--- START ---

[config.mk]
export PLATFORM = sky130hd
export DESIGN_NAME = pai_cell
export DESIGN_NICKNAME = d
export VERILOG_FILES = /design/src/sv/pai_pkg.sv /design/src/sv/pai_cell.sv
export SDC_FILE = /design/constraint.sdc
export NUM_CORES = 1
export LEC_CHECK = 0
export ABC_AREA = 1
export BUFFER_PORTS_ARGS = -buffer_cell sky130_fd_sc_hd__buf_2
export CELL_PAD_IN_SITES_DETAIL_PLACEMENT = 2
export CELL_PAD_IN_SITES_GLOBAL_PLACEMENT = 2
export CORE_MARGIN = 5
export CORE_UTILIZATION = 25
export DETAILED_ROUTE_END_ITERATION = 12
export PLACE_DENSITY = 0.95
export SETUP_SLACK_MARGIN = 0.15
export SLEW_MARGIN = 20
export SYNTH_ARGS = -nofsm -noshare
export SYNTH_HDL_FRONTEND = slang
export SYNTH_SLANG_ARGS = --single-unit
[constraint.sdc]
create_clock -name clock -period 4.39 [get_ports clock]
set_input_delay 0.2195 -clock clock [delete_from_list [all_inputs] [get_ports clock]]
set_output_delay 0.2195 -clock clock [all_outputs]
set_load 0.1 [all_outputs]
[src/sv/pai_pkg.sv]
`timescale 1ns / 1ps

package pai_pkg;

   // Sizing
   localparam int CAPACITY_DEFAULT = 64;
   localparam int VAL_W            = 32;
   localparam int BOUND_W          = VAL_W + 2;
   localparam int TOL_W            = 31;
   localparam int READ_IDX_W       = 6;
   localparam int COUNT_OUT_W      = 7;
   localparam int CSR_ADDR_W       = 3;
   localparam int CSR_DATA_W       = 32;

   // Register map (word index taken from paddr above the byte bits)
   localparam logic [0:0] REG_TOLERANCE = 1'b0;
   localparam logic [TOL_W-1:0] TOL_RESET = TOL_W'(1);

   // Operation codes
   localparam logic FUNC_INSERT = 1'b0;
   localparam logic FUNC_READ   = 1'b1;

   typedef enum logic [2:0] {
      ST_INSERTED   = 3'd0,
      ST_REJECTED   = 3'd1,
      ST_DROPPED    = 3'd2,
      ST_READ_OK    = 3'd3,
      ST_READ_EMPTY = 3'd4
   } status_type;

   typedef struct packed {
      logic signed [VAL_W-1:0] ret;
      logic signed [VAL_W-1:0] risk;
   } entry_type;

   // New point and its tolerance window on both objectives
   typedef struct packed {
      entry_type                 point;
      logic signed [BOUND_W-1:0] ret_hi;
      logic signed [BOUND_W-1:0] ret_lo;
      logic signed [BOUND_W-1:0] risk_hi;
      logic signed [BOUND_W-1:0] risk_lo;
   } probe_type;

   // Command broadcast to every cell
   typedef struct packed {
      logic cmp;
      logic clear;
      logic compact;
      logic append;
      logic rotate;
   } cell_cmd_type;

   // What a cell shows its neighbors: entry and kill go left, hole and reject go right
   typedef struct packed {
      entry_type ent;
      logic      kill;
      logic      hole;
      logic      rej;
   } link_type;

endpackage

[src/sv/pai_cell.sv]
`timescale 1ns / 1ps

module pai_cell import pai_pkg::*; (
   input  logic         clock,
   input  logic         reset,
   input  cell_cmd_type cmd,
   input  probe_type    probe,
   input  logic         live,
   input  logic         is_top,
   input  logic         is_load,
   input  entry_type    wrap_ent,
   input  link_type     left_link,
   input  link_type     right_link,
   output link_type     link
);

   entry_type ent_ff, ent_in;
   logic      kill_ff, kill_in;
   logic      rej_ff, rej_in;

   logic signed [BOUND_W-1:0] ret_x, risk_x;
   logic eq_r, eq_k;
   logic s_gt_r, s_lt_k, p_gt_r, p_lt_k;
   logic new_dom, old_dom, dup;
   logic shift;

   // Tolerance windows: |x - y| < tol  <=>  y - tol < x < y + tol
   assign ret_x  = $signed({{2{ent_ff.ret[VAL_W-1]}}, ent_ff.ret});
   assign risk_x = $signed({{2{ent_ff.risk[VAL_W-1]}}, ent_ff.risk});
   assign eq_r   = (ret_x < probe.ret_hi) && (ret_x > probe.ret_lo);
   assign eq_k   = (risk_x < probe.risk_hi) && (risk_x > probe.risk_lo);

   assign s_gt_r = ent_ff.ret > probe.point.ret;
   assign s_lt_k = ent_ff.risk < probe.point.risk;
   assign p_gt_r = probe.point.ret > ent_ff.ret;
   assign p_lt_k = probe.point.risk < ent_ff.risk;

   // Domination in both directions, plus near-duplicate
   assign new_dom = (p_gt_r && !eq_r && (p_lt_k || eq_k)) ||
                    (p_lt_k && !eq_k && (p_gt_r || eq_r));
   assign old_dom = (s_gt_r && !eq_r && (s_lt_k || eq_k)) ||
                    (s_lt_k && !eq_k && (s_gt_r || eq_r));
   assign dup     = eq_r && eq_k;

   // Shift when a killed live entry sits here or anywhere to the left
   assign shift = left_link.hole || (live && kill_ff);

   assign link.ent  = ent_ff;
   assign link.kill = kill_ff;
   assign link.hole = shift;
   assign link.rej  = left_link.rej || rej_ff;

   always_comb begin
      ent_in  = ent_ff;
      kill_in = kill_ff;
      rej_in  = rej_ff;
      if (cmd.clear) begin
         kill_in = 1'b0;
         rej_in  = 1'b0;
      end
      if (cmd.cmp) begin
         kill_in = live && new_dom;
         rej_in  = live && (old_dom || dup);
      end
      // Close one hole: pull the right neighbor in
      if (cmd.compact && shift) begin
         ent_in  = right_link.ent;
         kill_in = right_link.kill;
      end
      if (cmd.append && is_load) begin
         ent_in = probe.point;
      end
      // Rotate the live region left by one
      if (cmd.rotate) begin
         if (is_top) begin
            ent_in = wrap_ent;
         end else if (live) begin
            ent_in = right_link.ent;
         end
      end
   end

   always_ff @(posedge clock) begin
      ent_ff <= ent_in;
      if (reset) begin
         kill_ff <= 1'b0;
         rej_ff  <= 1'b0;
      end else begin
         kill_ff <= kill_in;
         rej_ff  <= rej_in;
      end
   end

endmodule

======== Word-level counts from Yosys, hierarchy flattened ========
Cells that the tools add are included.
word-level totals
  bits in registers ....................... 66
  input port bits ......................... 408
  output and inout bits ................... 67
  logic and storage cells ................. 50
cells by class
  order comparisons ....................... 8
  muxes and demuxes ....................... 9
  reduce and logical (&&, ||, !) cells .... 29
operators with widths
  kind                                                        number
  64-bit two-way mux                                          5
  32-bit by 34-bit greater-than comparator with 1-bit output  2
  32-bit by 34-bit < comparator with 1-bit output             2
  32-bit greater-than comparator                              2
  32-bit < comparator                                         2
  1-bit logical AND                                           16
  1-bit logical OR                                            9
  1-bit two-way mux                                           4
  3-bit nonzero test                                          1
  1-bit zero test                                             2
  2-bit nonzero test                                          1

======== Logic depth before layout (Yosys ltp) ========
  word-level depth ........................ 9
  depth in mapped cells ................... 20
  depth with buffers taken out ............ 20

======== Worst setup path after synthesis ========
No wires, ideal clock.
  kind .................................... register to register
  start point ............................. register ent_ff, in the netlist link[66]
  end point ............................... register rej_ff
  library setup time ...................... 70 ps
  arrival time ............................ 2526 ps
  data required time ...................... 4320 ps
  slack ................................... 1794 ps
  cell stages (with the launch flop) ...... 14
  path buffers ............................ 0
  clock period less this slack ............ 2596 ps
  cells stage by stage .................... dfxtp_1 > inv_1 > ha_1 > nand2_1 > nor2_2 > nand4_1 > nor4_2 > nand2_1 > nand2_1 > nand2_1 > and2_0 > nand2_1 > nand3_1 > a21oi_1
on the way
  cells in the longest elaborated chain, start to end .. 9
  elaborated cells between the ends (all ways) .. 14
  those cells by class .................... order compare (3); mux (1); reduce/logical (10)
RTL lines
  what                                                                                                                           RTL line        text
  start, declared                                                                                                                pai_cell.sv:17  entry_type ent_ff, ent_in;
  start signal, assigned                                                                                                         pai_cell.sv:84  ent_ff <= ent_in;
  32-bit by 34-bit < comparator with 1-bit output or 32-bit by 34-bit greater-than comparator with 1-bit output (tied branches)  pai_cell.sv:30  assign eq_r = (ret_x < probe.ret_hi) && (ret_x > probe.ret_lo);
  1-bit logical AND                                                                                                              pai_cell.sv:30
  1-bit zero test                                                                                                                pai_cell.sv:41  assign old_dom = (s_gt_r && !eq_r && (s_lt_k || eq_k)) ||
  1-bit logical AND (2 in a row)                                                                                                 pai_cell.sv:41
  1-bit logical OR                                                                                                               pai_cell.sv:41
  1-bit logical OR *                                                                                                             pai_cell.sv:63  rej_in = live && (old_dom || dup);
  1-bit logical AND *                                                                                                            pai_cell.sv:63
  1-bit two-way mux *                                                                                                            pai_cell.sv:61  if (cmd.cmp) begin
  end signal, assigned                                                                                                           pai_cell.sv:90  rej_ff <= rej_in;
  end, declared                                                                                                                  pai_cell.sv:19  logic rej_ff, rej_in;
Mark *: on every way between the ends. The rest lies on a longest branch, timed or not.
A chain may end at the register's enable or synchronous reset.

--- END ---
--- START ---

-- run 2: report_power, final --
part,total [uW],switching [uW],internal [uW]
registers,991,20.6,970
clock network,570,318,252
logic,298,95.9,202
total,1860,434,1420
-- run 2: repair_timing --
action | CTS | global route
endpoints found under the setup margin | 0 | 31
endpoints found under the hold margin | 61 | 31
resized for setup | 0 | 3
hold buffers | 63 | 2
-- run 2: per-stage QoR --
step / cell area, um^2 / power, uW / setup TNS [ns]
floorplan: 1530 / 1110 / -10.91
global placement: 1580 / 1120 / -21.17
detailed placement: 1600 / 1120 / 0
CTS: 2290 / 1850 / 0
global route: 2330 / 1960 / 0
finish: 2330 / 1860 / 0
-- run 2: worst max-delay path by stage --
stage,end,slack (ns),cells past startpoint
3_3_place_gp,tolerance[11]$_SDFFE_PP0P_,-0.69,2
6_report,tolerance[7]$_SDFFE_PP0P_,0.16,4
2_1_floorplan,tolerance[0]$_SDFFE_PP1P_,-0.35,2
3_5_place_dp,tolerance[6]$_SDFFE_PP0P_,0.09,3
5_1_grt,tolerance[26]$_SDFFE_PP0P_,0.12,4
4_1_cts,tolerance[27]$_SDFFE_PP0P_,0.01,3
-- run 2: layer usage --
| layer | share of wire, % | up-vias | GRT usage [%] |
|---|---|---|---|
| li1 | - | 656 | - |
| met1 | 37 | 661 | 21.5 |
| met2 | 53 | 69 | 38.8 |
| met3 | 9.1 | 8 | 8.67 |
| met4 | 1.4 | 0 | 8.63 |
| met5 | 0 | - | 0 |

--- END ---

◆ Required action ◆
Copy the lines above exactly. Start with the line containing "action | CTS | global route", end with the line containing "met5 | 0 | - | 0 |", and include both.

◆ Result of the task ◆
action | CTS | global route
endpoints found under the setup margin | 0 | 31
endpoints found under the hold margin | 61 | 31
resized for setup | 0 | 3
hold buffers | 63 | 2
-- run 2: per-stage QoR --
step / cell area, um^2 / power, uW / setup TNS [ns]
floorplan: 1530 / 1110 / -10.91
global placement: 1580 / 1120 / -21.17
detailed placement: 1600 / 1120 / 0
CTS: 2290 / 1850 / 0
global route: 2330 / 1960 / 0
finish: 2330 / 1860 / 0
-- run 2: worst max-delay path by stage --
stage,end,slack (ns),cells past startpoint
3_3_place_gp,tolerance[11]$_SDFFE_PP0P_,-0.69,2
6_report,tolerance[7]$_SDFFE_PP0P_,0.16,4
2_1_floorplan,tolerance[0]$_SDFFE_PP1P_,-0.35,2
3_5_place_dp,tolerance[6]$_SDFFE_PP0P_,0.09,3
5_1_grt,tolerance[26]$_SDFFE_PP0P_,0.12,4
4_1_cts,tolerance[27]$_SDFFE_PP0P_,0.01,3
-- run 2: layer usage --
| layer | share of wire, % | up-vias | GRT usage [%] |
|---|---|---|---|
| li1 | - | 656 | - |
| met1 | 37 | 661 | 21.5 |
| met2 | 53 | 69 | 38.8 |
| met3 | 9.1 | 8 | 8.67 |
| met4 | 1.4 | 0 | 8.63 |
| met5 | 0 | - | 0 |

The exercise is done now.